5. Frequency distribution: Shows the number of observations of a particular variable for a given interval, such as the number of years in which the stock market return is between intervals such as 0–10%, 11–20%, etc. A histogram, a type of bar chart, may be used for this analysis.
6. Correlation: Comparison between observations represented by two variables (X,Y) to determine if they tend to move in the same or opposite directions. For example, plotting unemployment (X) and inflation (Y) for a sample of months. A scatter plot is typically used for this message.
7. Nominal comparison: Comparing categorical subdivisions in no particular order, such as the sales volume by product code. A bar chart may be used for this comparison.
8. Geographic or geo-spatial: Comparison of a variable across a map or layout, such as the unemployment rate by state or the number of persons on the various floors of a building. A cartogram is typically used.

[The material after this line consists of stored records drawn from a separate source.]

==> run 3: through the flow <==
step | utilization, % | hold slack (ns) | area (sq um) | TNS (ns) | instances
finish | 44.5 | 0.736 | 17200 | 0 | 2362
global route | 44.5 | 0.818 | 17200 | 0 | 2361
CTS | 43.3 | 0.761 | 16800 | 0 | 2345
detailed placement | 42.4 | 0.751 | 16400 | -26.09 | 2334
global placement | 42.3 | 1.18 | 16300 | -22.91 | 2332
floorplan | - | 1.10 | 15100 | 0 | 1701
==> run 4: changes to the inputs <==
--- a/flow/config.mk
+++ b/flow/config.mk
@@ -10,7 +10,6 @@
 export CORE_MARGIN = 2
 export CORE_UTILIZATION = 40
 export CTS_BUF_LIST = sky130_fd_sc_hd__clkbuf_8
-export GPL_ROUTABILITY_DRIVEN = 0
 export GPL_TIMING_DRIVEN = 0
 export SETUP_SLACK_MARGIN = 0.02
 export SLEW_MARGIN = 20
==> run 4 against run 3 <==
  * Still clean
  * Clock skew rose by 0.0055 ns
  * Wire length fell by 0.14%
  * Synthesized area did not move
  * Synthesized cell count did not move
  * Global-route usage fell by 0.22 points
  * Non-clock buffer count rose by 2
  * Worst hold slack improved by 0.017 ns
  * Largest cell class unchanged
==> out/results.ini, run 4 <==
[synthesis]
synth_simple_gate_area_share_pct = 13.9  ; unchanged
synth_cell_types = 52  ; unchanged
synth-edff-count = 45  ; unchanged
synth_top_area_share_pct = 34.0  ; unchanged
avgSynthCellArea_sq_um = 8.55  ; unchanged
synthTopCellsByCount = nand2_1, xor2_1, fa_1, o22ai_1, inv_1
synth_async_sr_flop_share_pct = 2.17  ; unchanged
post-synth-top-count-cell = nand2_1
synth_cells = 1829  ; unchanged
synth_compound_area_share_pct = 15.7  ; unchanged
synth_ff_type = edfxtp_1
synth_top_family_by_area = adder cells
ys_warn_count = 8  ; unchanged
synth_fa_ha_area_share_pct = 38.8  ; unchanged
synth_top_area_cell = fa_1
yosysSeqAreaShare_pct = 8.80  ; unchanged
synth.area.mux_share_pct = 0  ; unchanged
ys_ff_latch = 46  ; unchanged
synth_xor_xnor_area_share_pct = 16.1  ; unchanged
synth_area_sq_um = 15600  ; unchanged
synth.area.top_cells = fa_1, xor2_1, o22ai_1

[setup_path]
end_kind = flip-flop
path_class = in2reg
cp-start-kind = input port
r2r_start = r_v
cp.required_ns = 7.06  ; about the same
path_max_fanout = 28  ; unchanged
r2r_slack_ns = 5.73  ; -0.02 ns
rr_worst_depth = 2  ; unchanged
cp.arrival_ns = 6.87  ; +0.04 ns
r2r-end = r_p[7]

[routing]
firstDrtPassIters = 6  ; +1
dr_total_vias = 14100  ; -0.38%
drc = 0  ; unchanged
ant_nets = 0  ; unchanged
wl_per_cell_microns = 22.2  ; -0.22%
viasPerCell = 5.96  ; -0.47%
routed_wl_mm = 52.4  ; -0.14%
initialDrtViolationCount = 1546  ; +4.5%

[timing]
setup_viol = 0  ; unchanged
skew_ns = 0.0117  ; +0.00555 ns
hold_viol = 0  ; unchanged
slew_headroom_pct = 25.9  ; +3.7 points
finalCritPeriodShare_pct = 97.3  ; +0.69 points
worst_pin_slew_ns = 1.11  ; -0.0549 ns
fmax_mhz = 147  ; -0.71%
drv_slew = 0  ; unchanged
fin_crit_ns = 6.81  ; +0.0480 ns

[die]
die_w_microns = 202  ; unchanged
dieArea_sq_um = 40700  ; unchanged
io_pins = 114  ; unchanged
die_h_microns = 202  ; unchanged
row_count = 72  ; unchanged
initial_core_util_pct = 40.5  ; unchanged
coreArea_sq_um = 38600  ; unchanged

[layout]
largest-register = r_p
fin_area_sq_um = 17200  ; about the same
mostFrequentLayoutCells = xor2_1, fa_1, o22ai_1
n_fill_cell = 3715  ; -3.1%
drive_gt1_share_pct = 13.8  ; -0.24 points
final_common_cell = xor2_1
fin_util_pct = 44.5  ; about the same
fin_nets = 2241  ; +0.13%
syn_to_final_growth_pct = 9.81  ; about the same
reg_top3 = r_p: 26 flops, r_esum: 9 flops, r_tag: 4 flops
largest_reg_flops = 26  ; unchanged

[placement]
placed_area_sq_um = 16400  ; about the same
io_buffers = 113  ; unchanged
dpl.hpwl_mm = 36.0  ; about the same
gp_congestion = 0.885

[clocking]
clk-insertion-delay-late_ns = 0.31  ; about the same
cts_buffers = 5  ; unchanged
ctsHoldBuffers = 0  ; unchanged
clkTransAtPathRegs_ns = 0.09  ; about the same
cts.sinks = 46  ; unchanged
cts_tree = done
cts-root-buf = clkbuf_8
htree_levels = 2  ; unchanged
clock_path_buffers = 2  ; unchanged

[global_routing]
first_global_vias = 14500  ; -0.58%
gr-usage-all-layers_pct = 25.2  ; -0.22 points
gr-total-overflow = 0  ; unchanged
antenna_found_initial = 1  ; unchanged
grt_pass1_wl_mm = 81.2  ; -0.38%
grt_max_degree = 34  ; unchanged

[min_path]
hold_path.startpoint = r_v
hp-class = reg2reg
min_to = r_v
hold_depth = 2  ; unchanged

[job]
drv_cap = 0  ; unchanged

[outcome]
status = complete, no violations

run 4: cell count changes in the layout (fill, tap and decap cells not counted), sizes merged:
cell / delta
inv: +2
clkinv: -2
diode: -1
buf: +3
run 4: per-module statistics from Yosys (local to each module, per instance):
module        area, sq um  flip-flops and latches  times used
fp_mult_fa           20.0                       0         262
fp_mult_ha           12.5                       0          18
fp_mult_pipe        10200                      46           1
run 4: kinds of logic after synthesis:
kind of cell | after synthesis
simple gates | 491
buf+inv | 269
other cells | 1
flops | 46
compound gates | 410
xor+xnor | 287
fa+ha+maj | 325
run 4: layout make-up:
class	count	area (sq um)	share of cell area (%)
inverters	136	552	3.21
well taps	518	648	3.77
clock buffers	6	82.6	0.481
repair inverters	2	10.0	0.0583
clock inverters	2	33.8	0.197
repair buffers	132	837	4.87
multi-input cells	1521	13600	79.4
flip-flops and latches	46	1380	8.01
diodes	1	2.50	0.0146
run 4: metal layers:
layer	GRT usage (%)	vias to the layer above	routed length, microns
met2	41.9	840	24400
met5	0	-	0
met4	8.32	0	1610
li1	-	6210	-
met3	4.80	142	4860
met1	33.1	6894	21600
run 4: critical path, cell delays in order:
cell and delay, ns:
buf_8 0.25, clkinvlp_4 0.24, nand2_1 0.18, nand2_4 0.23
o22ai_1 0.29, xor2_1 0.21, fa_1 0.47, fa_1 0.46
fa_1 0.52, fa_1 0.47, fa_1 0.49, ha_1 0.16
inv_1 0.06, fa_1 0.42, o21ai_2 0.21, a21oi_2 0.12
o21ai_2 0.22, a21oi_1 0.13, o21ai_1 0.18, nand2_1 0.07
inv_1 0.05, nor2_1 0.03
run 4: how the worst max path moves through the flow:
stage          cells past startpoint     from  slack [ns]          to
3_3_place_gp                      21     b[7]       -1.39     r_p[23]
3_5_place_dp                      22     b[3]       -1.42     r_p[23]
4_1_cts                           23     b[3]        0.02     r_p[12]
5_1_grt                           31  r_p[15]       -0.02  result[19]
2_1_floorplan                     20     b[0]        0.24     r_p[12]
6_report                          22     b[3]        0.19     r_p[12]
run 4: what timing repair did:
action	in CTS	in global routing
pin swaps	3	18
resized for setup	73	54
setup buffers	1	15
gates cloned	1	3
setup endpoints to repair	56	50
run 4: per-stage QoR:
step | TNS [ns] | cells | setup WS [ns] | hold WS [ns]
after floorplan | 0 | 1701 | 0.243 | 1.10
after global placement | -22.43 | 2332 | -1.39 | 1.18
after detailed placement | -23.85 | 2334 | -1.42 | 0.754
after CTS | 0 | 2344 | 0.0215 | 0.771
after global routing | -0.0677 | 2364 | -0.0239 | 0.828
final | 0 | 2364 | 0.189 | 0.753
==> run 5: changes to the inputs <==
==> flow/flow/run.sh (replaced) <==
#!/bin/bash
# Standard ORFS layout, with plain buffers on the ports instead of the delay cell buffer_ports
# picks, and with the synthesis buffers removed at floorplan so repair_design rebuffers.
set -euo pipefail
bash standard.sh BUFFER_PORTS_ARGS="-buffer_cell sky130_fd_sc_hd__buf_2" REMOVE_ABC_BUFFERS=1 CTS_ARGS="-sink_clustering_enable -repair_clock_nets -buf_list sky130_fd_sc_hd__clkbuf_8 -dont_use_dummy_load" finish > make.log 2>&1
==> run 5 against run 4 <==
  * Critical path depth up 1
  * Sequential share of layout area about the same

==Analyzing quantitative data in finance==

Author Jonathan Koomey has recommended a series of best practices for understanding quantitative data. These include:
- Check raw data for anomalies prior to performing an analysis;
- Re-perform important calculations, such as verifying columns of data that are formula-driven;
- Confirm main totals are the sum of subtotals;
- Check relationships between numbers that should be related in a predictable way, such as ratios over time;
- Normalize numbers to make comparisons easier, such as analyzing amounts per person or relative to GDP or as an index value relative to a base year;
- Break problems into component parts by analyzing factors that led to the results, such as DuPont analysis of return on equity.

For the variables under examination, analysts typically obtain descriptive statistics, such as the mean (average), median, and standard deviation. They may also analyze the distribution of the key variables to see how the individual values cluster around the mean.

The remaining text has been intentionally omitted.